People exploits are growing. Access to your corporate information is now being facilitated through people-based attacks, be they call centre staff down the pub, on a social network or at the chief executives golf club. Let's face it, how many organisations REALLY vet their staff before allowing them access to terabytes of corporate data?
The future for the safety of corporate information can be quite depressing.
Over the past few weeks we have seen how inter-governmental information warfare is now considered part and parcel of more traditional guns and bombs type warfare. The increasing sophistication of these attacks quickly translates into the private sector as criminal gangs explore new methods of getting to corporate information.
In the seventies and eighties the UK was plagued by armed robberies as banks and building societies were seen as soft touches for gangs trying to steal money. Despite the formation of specialist police squads (the Sweeny anyone?) the tide of armed robberies was huge. Nowadays physical bank security has been tightened up, and new forensic systems are used to mark any money that may be stolen, to facilitate quicker recovery and prosecutions. Now it is not worth it for a sophisticated gang to "cross the pavement", as doing a bank robbery used to be known. It is much easier to click a mouse and steal data.
I mentioned the authorities earlier, and their ability to cope with data loss incidents.
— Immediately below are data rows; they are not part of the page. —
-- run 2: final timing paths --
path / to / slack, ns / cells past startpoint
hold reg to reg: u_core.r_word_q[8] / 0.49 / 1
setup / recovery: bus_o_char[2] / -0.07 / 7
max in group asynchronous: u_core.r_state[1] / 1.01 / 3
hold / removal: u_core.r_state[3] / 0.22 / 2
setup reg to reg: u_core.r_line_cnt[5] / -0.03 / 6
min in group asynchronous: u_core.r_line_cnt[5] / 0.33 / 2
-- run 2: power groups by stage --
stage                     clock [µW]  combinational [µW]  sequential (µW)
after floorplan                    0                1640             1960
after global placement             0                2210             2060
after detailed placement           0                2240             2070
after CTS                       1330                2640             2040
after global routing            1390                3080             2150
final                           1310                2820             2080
<file path="src/rtl/seg7_scan_driver.sv">
// -----------------------------------------------------------------------------
// seg7_scan_driver
//   Scans a 4-digit multiplexed 7-segment display from a 16-bit hex value
//   written over the CPU peripheral bus. The value is double-buffered: a CPU
//   write lands in a pending buffer and only becomes visible at the next
//   digit3->digit0 wrap, so a frame never shows a mix of old and new digits.
//
// Parameters
//   CLK_DIV    clk cycles per digit slot (>= 2); one frame = 4*CLK_DIV cycles
//   BLANK_LZ   1: dark leading-zero digits 3..1 (digit 0 always lit)
//
// Ports
//   clk         system clock, rising edge
//   reset       asynchronous, active-low reset
//   enable      1: scan the display, 0: all digits dark, scan held at digit 0
//   wr_en       single-cycle write strobe
//   wr_data     hex value, nibble k drives digit k (digit 0 = rightmost)
//   wr_dp       decimal point per digit (1 = lit), captured with wr_data
//   AN          anode selects, active-low, one-hot-low while scanning
//   BCD         segments {dp,g,f,e,d,c,b,a}, active-low
//   frame_done  one-cycle pulse following each digit3->digit0 wrap
// -----------------------------------------------------------------------------
module seg7_scan_driver #(
    parameter int unsigned CLK_DIV  = 100000,
    parameter bit          BLANK_LZ = 1'b0
) (
    input  logic        clk,
    input  logic        reset,
    input  logic        enable,
    input  logic        wr_en,
    input  logic [15:0] wr_data,
    input  logic [3:0]  wr_dp,
    output logic [3:0]  AN,
    output logic [7:0]  BCD,
    output logic        frame_done
);

    localparam int unsigned DATA_W  = 16;
    localparam int unsigned DIGITS  = 4;
    localparam int unsigned IDX_W   = 2;
    localparam int unsigned NIB_W   = 4;
    localparam int unsigned SEG_W   = 7;
    localparam int unsigned DIV_W   = (CLK_DIV > 2) ? $clog2(CLK_DIV) : 1;

    localparam logic [DIV_W-1:0] DIV_LAST = DIV_W'(CLK_DIV - 1);
    localparam logic [IDX_W-1:0] IDX_LAST = IDX_W'(DIGITS - 1);

    // Scan position
    logic [DIV_W-1:0]  div_cnt;
    logic [IDX_W-1:0]  idx;

    // Visible and pending display buffers
    logic [DATA_W-1:0] shown_val;
    logic [DIGITS-1:0] shown_dp;
    logic [DATA_W-1:0] pend_val;
    logic [DIGITS-1:0] pend_dp;
    logic              pend_vld;

    // Combinational decode of the current slot
    logic              slot_end_c;
    logic              frame_end_c;
    logic [NIB_W-1:0]  cur_nib_c;
    logic              cur_dp_c;
    logic              upper_zero_c;
    logic              blank_c;
    logic [SEG_W-1:0]  seg_c;
    logic [DIGITS-1:0] an_c;

    // Hex digit to active-low {g,f,e,d,c,b,a}
    function automatic logic [SEG_W-1:0] hex_seg(input logic [NIB_W-1:0] nib);
        logic [SEG_W-1:0] seg;
        seg = 7'h7F;
        case (nib)
            4'h0: seg = 7'h40;
            4'h1: seg = 7'h79;
            4'h2: seg = 7'h24;
            4'h3: seg = 7'h30;
            4'h4: seg = 7'h19;
            4'h5: seg = 7'h12;
            4'h6: seg = 7'h02;
            4'h7: seg = 7'h78;
            4'h8: seg = 7'h00;
            4'h9: seg = 7'h10;
            4'hA: seg = 7'h08;
            4'hB: seg = 7'h03;
            4'hC: seg = 7'h46;
            4'hD: seg = 7'h21;
            4'hE: seg = 7'h06;
            4'hF: seg = 7'h0E;
            default: seg = 7'h7F;
        endcase
        return seg;
    endfunction

    // Slot / frame boundary detection
    always_comb begin
        slot_end_c  = enable && (div_cnt == DIV_LAST);
        frame_end_c = slot_end_c && (idx == IDX_LAST);
    end

    // Select the nibble for the current digit and decide leading-zero blanking
    always_comb begin
        cur_nib_c    = shown_val[3:0];
        upper_zero_c = 1'b0;
        case (idx)
            2'd0: begin
                cur_nib_c    = shown_val[3:0];
                upper_zero_c = 1'b0;
            end
            2'd1: begin
                cur_nib_c    = shown_val[7:4];
                upper_zero_c = (shown_val[15:4] == 12'h000);
            end
            2'd2: begin
                cur_nib_c    = shown_val[11:8];
                upper_zero_c = (shown_val[15:8] == 8'h00);
            end
            default: begin
                cur_nib_c    = shown_val[15:12];
                upper_zero_c = (shown_val[15:12] == 4'h0);
            end
        endcase
        cur_dp_c = shown_dp[idx];
        // A lit decimal point keeps its digit visible even when it is a leading zero
        blank_c  = BLANK_LZ && (idx != 2'd0) && !cur_dp_c && upper_zero_c;
        seg_c    = hex_seg(cur_nib_c);
        an_c     = ~(DIGITS'(1) << idx);
    end

    // Refresh divider and digit index; held at slot 0 while disabled
    always_ff @(posedge clk or negedge reset) begin
        if (!reset) begin
            div_cnt    <= '0;
            idx        <= '0;
            frame_done <= 1'b0;
        end else if (!enable) begin
            div_cnt    <= '0;
            idx        <= '0;
            frame_done <= 1'b0;
        end else begin
            frame_done <= frame_end_c;
            if (slot_end_c) begin
                div_cnt <= '0;
                idx     <= idx + IDX_W'(1);
            end else begin
                div_cnt <= div_cnt + DIV_W'(1);
            end
        end
    end

    // Double buffer: writes wait in pending until the frame wraps; while the
    // display is dark there is no frame to tear, so commits are immediate.
    always_ff @(posedge clk or negedge reset) begin
        if (!reset) begin
            shown_val <= '0;
            shown_dp  <= '0;
            pend_val  <= '0;
            pend_dp   <= '0;
            pend_vld  <= 1'b0;
        end else if (!enable || frame_end_c) begin
            if (wr_en) begin
                shown_val <= wr_data;
                shown_dp  <= wr_dp;
            end else if (pend_vld) begin
                shown_val <= pend_val;
                shown_dp  <= pend_dp;
            end
            pend_vld <= 1'b0;
        end else if (wr_en) begin
            pend_val <= wr_data;
            pend_dp  <= wr_dp;
            pend_vld <= 1'b1;
        end
    end

    // Registered pin drive, one cycle behind the scan index
    always_ff @(posedge clk or negedge reset) begin
        if (!reset) begin
            AN  <= 4'hF;
            BCD <= 8'hFF;
        end else if (!enable || blank_c) begin
            AN  <= 4'hF;
            BCD <= 8'hFF;
        end else begin
            AN  <= an_c;
            BCD <= {~cur_dp_c, seg_c};
        end
    end

endmodule

</file>
<file path="config.mk">
export PLATFORM = sky130hd
export DESIGN_NAME = seg7_scan_driver
export DESIGN_NICKNAME = d
export VERILOG_FILES = /design/src/rtl/seg7_scan_driver.sv
export SDC_FILE = /design/constraint.sdc
export NUM_CORES = 1
export LEC_CHECK = 0
export BUFFER_PORTS_ARGS = -buffer_cell sky130_fd_sc_hd__buf_4
export CAP_MARGIN = 0
export CORE_MARGIN = 10
export CORE_UTILIZATION = 55
export CTS_CLUSTER_SIZE = 24
export DETAILED_ROUTE_END_ITERATION = 10
export PLACE_DENSITY = 0.75
export SYNTH_ARGS = -nofsm -noshare
export SYNTH_HDL_FRONTEND = slang
export SYNTH_SLANG_ARGS = --single-unit
</file>
<file path="constraint.sdc">
create_clock -name clk -period 6.9 [get_ports clk]
set_clock_uncertainty 0.1 [all_clocks]
set_input_delay 1.035 -clock clk [delete_from_list [all_inputs] [get_ports clk]]
set_output_delay 1.035 -clock clk [all_outputs]
set_load 0.02 [all_outputs]
</file>
# Word-level counts from Yosys, hierarchy flattened

Memory sizes are Yosys's and may differ from the RTL's.
Cells that the tools add are included.

Input port bits: 24
Logic and storage cells: 48
Memory bits (writable): 0
Flip-flop bits (word level): 73
Bits in read-only memories: 112
Bits in latches: 0
Output and inout port bits: 13
Memories: 1

Memories:

| memory          | words | bits a word | rd ports | clocked after memory_dff | write ports | RTL line | source |
|---|---|---|---|---|---|---|---|
| (no name shown) | 16    | 7           | 1        | 0                        | 0           | 73       | `case (nib)` |

Muxes and demuxes: 16
Multiply operators: 0
Eq/ne operators: 5
Bitwise operators: 3
Add/subtract/negate cells: 2
Shift operators: 1
Divide/modulo/power cells: 0
Magnitude comparators: 1
Reductions and logical operators: 9

Operators by type and width:

| cell                                                | count |
|---|---|
| two-way mux 17 bit                                  | 2 |
| two-way mux 16 bit                                  | 2 |
| adder 17 x 1 -> 17 bit (second input constant)      | 1 |
| == test 17 bit (second input constant)              | 1 |
| two-way mux 4 bit                                   | 3 |
| case mux 4 bit (3 select lines)                     | 1 |
| two-way mux 8 bit                                   | 1 |
| == test 2 bit (second input constant)               | 2 |
| two-way mux 1 bit                                   | 4 |
| two-way mux 2 bit                                   | 2 |
| NOT 4 bit                                           | 1 |
| AND reduction 2 bit                                 | 2 |
| nonzero test 2 bit                                  | 2 |
| << shifter 1 x 2 -> 4 bit (first input constant)    | 1 |
| < comparator 2 x 3 -> 1 bit (second input constant) | 1 |
| adder 2 x 1 -> 2 bit (second input constant)        | 1 |
| binary-select mux 1 bit (select 2 bit)              | 1 |
| == test 2 x 1 -> 1 bit (second input constant)      | 1 |
| logical AND 1 bit                                   | 2 |
| zero test 2 bit                                     | 1 |
| != test 2 x 1 -> 1 bit (second input constant)      | 1 |
| NOT 1 bit                                           | 2 |
| zero test 1 bit                                     | 1 |
| logical OR 1 bit                                    | 1 |

# Longest topological paths before layout

Depth in word-level cells: 6
Gate-level depth with buffers: 11
Depth with buffers taken out: 11

# Worst setup path after synthesis

Ideal clock, no wire load.

Path kind: flip-flop to flip-flop
From: register div_cnt[12]
To: register shown_val[10]
Path slack: 4.489 ns
Setup time: 0.123 ns
Data required time: 6.677 ns
Data arrival time: 2.189 ns
Buffers on the path: 3
Stages on the path, launching flop included: 9
Path through: dfrtp_1 or4b_4 or4_1 buf_2 o21ai_2 buf_6 nand2_4 buf_6 o221a_2

Word-level cells in the longest chain between the ends: 5

Ends and longest elaborated chain:

| what                                 | RTL line | source |
|---|---|---|
| from (decl)                          | 49       | `logic [DIV_W-1:0] div_cnt;` |
| from (signal assigned)               | 146      | `div_cnt <= div_cnt + DIV_W'(1);` |
| == test 17 bit                       | 97       | `slot_end_c = enable && (div_cnt == DIV_LAST);` |
| logical AND 1 bit                    | 97       |  |
| logical AND 1 bit                    | 98       | `frame_end_c = slot_end_c && (idx == IDX_LAST);` |
| logical OR 1 bit                     | 160      | `end else if (!enable \|\| frame_end_c) begin` |
| AND reduction 2 bit (no source line) | n/a      |  |
| to (signal assigned)                 | 162      | `shown_val <= wr_data;` |
| to (signal assigned)                 | 165      | `shown_val <= pend_val;` |
| to (decl)                            | 53       | `logic [DATA_W-1:0] shown_val;` |

No other way between the ends.
A chain may end at the register's enable or synchronous reset.

# Final worst setup path

From: register div_cnt[0]
To: register shown_val[2]

Same word-level chain as after synthesis.

==> metrics.md <==
| Metric | Value |
|---|---|
| Status | `finished, final reports clean` |
| Initial core utilization | `55.7%` |
| Core ar. | `0.00672 mm²` |
| Dpl hpwl | `5350 µm` |
| RSZ-0062 raised after global routing | `no` |
| Drt total wl | `8060 µm` |
| Drt wl/cell | `17.2 µm` |
| Final setup viols | `0` |
| Vias per inst | `6.00` |
| H-tree lvl count | `3` |
| Netlist cell types | `46` |
| Synth Instances | `354` |
| CP max stage cell | `nand3_1` |
| Synth area leader | `dfrtp_1` |
| Final GP Congestion | `0.802` |
| # nets final | `420` |
| Worst skew pair latency | `0.35 ns` |
| Flops & latches, synth | `73` |
| CTS tree | `done` |
| Commonest cells in the netlist | `61 x dfrtp_1, 55 x nor2_1, 24 x nand2_1` |
| Sequential Power Share | `51.1%` |
| Via count | `2814` |
| Pre-CTS WS | `4.05 ns` |
| CP max stage delay | `0.68 ns` |
| Post-synth ARST share | `100%` |
| Critical Path AT | `3.04 ns` |
| Largest net degree at the start of global routing | `74` |
| Gr usage total | `16.2%` |
| Clock-pin slew on the worst setup and hold paths | `0.07 ns` |
| Main synth FF type | `dfrtp_1` |
| Int Power | `722 µW` |
| Area growth from synthesis to layout | `13.2%` |
| Power share of the combinational group | `16.4%` |
| Final instance area | `0.00424 mm²` |
| Required time worst endpoint | `7.03 ns` |
| R2R depth | `5` |
| CP Cell Sequence | `ha_1 > nand4_1 > nor4_1 > nand3_1 > o221a_2` |
| CP endpoint kind | `flop` |
| Post-Syn Area | `0.00374 mm²` |
| Final hold violation count | `0` |
| Worst path bufs/invs | `0` |
| Placed cell area | `0.00404 mm²` |
| Max Cap Viol | `0` |
| Die area | `0.0105 mm²` |
| Number of iterations in the first detailed-routing pass | `4` |
| Total congestion overflow | `0` |
| Final ANT Viol Nets | `0` |
| Total Power | `994 µW` |
| Number of DRC markers in iteration 0 | `194` |
| Vias in the first global route | `2851` |
| FMAX | `0.344 GHz` |
| Syn_nets | `390` |
| R2r endpoint | `shown_val[2]` |
| Worst Setup EP | `shown_val[2]` |
| CTS Sinks | `73` |
| Final Max Tran Viols | `0` |
| Largest fanout on the critical path | `16` |
| Hold-fix buffers, CTS | `0` |
| CP startpoint | `div_cnt[0]` |
| Final Util | `63.0%` |
| CP Launch Type | `flop` |
| Reg2Reg Setup Slack | `3.99 ns` |
| CP top delay family | `simple AND/OR/NAND/NOR gates` |
| Ys Warns | `0` |
| Switching share of power | `27.4%` |
| Setup TNS | `0 ns` |
| Post-CTS resize count | `0` |
| Dominant cell by count in the synthesized netlist | `dfrtp_1` |
| Net Switching | `272 µW` |
| Final Cycle Share | `42.1%` |
| Antenna violations before repair | `0` |
| Seq/Total Area, Yosys | `49.2%` |
| Worst reg2reg path startpoint | `div_cnt[0]` |
| Number of synthesized flops with an enable pin | `0` |
| Relative slew margins | `39.0%` |
| FP Rows | `30` |
| # DRC | `0` |
| Number of port buffers | `36` |
| Post-synth top area share | `40.8%` |
| Final min period | `2.91 ns` |
| Die width | `102 µm` |
| Die height | `102 µm` |
| Critical path class | `reg -> reg` |
| Hold/Removal Path Class | `reg -> reg` |
| Worst-Margin Slew | `0.916 ns` |
| Mapped Avg Cell Area | `10.6 µm²` |
| Largest cells by area after synthesis | `dfrtp_1 41%, dfstp_2 8.4%, mux2_2 6.9%, nor2_1 5.5%, o221a_2 4.8%` |
| # diodes | `0` |
| Power per cell area | `235 mW/mm²` |
| Fraction of layout cells with a size suffix above 1 | `28.3%` |
| LEAKAGE | `1.81 nW` |
| IO Count | `37` |
| Worst setup margin | `3.99 ns` |
| CTS buffer count | `9` |
| Setup repair bufs after CTS | `0` |
| Clock Root Buffer | `clkbuf_8` |
| Maximum clock path buffer count | `2` |
| VDD IR max | `123 µV` |
| First-pass GRT wire length | `13600 µm` |
| Clock power frac | `32.5%` |
| Worst path depth | `5` |
## sequential cells by signal, indices dropped and copies added, names as in the netlist, 2 cells and up
register	flops
pend_val	16
pend_dp	4
AN	4
div_cnt	17
shown_dp	4
BCD	8
idx	2
shown_val	16
## cell type report
type	instances	area, µm²
clock buffer	14	183
clock inverter	2	10.0
fill	557	2480
inverter	12	45.0
multi-input combinational	250	1770
sequential	73	1840
tap	80	100
timing repair buffer	38	285
## per-layer routing
metal	share of wire [%]	vias up	routed length, µm	GRT usage (%)
met3	6.2	17	503	3.85
met2	47	83	3820	25.7
met1	44	1362	3580	20.8
li1	-	1352	-	-
met5	0	-	0	0
met4	1.9	0	157	6.72
## cells by family after synthesis
logic type      synth area share [%]
xor+xnor                        3.28
fa+ha+maj                       4.01
mux                             8.59
compound gates                  17.1
simple gates                    14.2
flops                           49.2
buf+inv                         3.68
## cell usage in the layout (no fill, tap or decap), types with 2 or more instances in the layout
master,instances
nand4bb_1,2
o211ai_1,2
inv_1,11
xor2_1,6
o311ai_0,3
dfrtp_1,61
xnor2_1,8
mux2_2,23
nor2_1,55
o221a_2,16
clkinv_2,2
clkbuf_8,13
ha_1,12
a32oi_1,4
nand2_1,24
and2_1,5
nor4_1,2
a211oi_1,17
and3_1,2
a22oi_1,2
a21oi_1,6
buf_4,38
a222oi_1,2
o221ai_1,2
mux2i_1,4
nand4_1,4
nand3_1,11
dfstp_2,12
o21ai_0,6
or3_1,3
o22ai_1,16
## through the flow
stage	instances	hold slack, ns
after floorplan	354	0.355
after global placement	453	0.370
after detailed placement	453	0.382
after CTS	469	0.391
after global routing	469	0.432
final	469	0.388
## how the worst min path moves through the flow
stage,startpoint,end,slack [ns],cells after the start
4_1_cts,div_cnt[0],div_cnt[0],0.39,1
5_1_grt,div_cnt[0],div_cnt[0],0.43,1
6_report,div_cnt[0],div_cnt[0],0.39,1
2_1_floorplan,div_cnt[0],div_cnt[0],0.35,1
3_3_place_gp,div_cnt[0],div_cnt[0],0.37,1
3_5_place_dp,div_cnt[0],div_cnt[0],0.38,1
## power groups by stage
stage	combinational [mW]	clock (mW)	sequential (mW)
floorplan	0.108	0	0.513
global placement	0.158	0	0.513
detailed placement	0.163	0	0.515
CTS	0.164	0.329	0.508
global route	0.182	0.349	0.514
finish	0.163	0.323	0.508
Power figures use the tool's default switching activity.
**src/rtl/return_ddr_writer_pkg.sv**
```systemverilog
// Shared types and AXI constants for the return-buffer DDR writer.
// Imported by the FSM top and its burst sizer.
package return_ddr_writer_pkg;

  typedef enum logic [2:0] {
    S_IDLE,
    S_WAIT,
    S_ADDR,
    S_DATA,
    S_RESP
  } state_t;

  localparam logic [1:0] BURST_INCR = 2'b01;
  localparam logic [1:0] RESP_OKAY  = 2'b00;

  function automatic logic [2:0] awsize_of(input int data_w);
    return 3'($clog2(data_w / 8));
  endfunction

endpackage

```
**src/rtl/return_ddr_writer_sizer.sv**
```systemverilog
// Burst length and launch decision from the remaining word count and
// the FIFO fill flags.
module return_burst_sizer #(
  parameter int BURST_LEN = 16,
  parameter int LEN_W     = 20,
  parameter int BL_W      = 5
) (
  input  logic [LEN_W-1:0] remain,
  input  logic             fifo_empty,
  input  logic             fifo_almost_empty,
  output logic [BL_W-1:0]  blen,
  output logic             fire
);

  logic full;

  assign full = remain >= LEN_W'(BURST_LEN);
  assign blen = full ? BL_W'(BURST_LEN) : remain[BL_W-1:0];
  // a full burst waits for a whole burst in the FIFO, a tail for any word
  assign fire = full ? !fifo_almost_empty : !fifo_empty;

endmodule

```
**src/rtl/return_ddr_writer.sv**
```systemverilog
// Drains 128-bit return-buffer words into DDR as single-outstanding
// AXI4 INCR write bursts, one task per layer output.
module return_ddr_writer
  import return_ddr_writer_pkg::*;
#(
  parameter int DATA_W    = 128,
  parameter int ADDR_W    = 32,
  parameter int BURST_LEN = 16,
  parameter int LEN_W     = 20
) (
  input  logic                system_clk,
  input  logic                rst_n,
  input  logic                start,
  input  logic [ADDR_W-1:0]   base_addr,
  input  logic [LEN_W-1:0]    total_words,
  output logic                busy,
  output logic                done,
  output logic                resp_err,
  input  logic [DATA_W-1:0]   fifo_rddata,
  input  logic                fifo_empty,
  input  logic                fifo_almost_empty,
  output logic                fifo_rden,
  output logic [ADDR_W-1:0]   m_awaddr,
  output logic [7:0]          m_awlen,
  output logic [2:0]          m_awsize,
  output logic [1:0]          m_awburst,
  output logic                m_awvalid,
  input  logic                m_awready,
  output logic [DATA_W-1:0]   m_wdata,
  output logic [DATA_W/8-1:0] m_wstrb,
  output logic                m_wlast,
  output logic                m_wvalid,
  input  logic                m_wready,
  input  logic [1:0]          m_bresp,
  input  logic                m_bvalid,
  output logic                m_bready
);

  localparam int BL_W      = $clog2(BURST_LEN) + 1;
  localparam int BYTE_LSB  = $clog2(DATA_W / 8);
  localparam int ALIGN_LSB = $clog2(BURST_LEN * DATA_W / 8);

  state_t state;
  state_t state_nx;

  logic [ADDR_W-1:0] addr_rg;
  logic [LEN_W-1:0]  remain_rg;
  logic [BL_W-1:0]   beat_cnt;
  logic [BL_W-1:0]   blen_rg;
  logic [BL_W-1:0]   blen;
  logic              fire;
  logic              accept;
  logic              b_hs;
  logic              unused_addr_lsb;

  return_burst_sizer #(
    .BURST_LEN (BURST_LEN),
    .LEN_W     (LEN_W),
    .BL_W      (BL_W)
  ) u_sizer (
    .remain            (remain_rg),
    .fifo_empty        (fifo_empty),
    .fifo_almost_empty (fifo_almost_empty),
    .blen              (blen),
    .fire              (fire)
  );

  assign unused_addr_lsb = ^base_addr[ALIGN_LSB-1:0];

  assign accept = start && (state == S_IDLE);
  assign b_hs   = (state == S_RESP) && m_bvalid;

  assign busy      = state != S_IDLE;
  assign m_awvalid = state == S_ADDR;
  assign m_awaddr  = addr_rg;
  assign m_awlen   = 8'(blen_rg) - 8'd1;
  assign m_awsize  = awsize_of(DATA_W);
  assign m_awburst = BURST_INCR;
  assign m_wdata   = fifo_rddata;
  assign m_wstrb   = '1;
  // an empty FIFO just stalls the beat
  assign m_wvalid  = (state == S_DATA) && !fifo_empty;
  assign fifo_rden = m_wvalid && m_wready;
  assign m_wlast   = (state == S_DATA) && (beat_cnt == blen_rg - 1'b1);
  assign m_bready  = state == S_RESP;

  always_comb begin
    state_nx = state;
    unique case (state)
      S_IDLE: if (start && total_words != '0) state_nx = S_WAIT;
      S_WAIT: if (fire) state_nx = S_ADDR;
      S_ADDR: if (m_awready) state_nx = S_DATA;
      S_DATA: if (fifo_rden && m_wlast) state_nx = S_RESP;
      S_RESP: if (m_bvalid) state_nx = (remain_rg != '0) ? S_WAIT : S_IDLE;
      default: state_nx = S_IDLE;
    endcase
  end

  always_ff @(posedge system_clk or negedge rst_n) begin
    if (!rst_n) begin
      state     <= S_IDLE;
      done      <= 1'b0;
      resp_err  <= 1'b0;
      addr_rg   <= '0;
      remain_rg <= '0;
      beat_cnt  <= '0;
      blen_rg   <= '0;
    end else begin
      state <= state_nx;
      done  <= 1'b0;
      if (accept) begin
        resp_err <= 1'b0;
        if (total_words == '0) begin
          done <= 1'b1;
        end else begin
          // burst-aligned base keeps every burst inside one 4 KB page
          addr_rg   <= {base_addr[ADDR_W-1:ALIGN_LSB], {ALIGN_LSB{1'b0}}};
          remain_rg <= total_words;
        end
      end
      if (state == S_WAIT && fire) blen_rg <= blen;
      if (state == S_ADDR && m_awready) beat_cnt <= '0;
      if (fifo_rden) begin
        beat_cnt <= beat_cnt + 1'b1;
        if (m_wlast) begin
          addr_rg   <= addr_rg + (ADDR_W'(blen_rg) << BYTE_LSB);
          remain_rg <= remain_rg - LEN_W'(blen_rg);
        end
      end
      if (b_hs) begin
        if (m_bresp != RESP_OKAY) resp_err <= 1'b1;
        if (remain_rg == '0) done <= 1'b1;
      end
    end
  end

endmodule

```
With the drive to save money in the public sector how can these authorities keep their skills up to date and hire the brightest and the best?
The future for data protection is going to be tough as we face new threats. Of course new and interesting innovations will appear on the market as vendors such as Lumension attempt to deal with the problem
But ultimately people will be people. Over the past generations we may feel that we are more sophisticated but are we really? People still have the same aspirations and desires now as they did 100 years ago. The inside threat—the biggest threat to our company information—will always be a significant hurdle for security managers.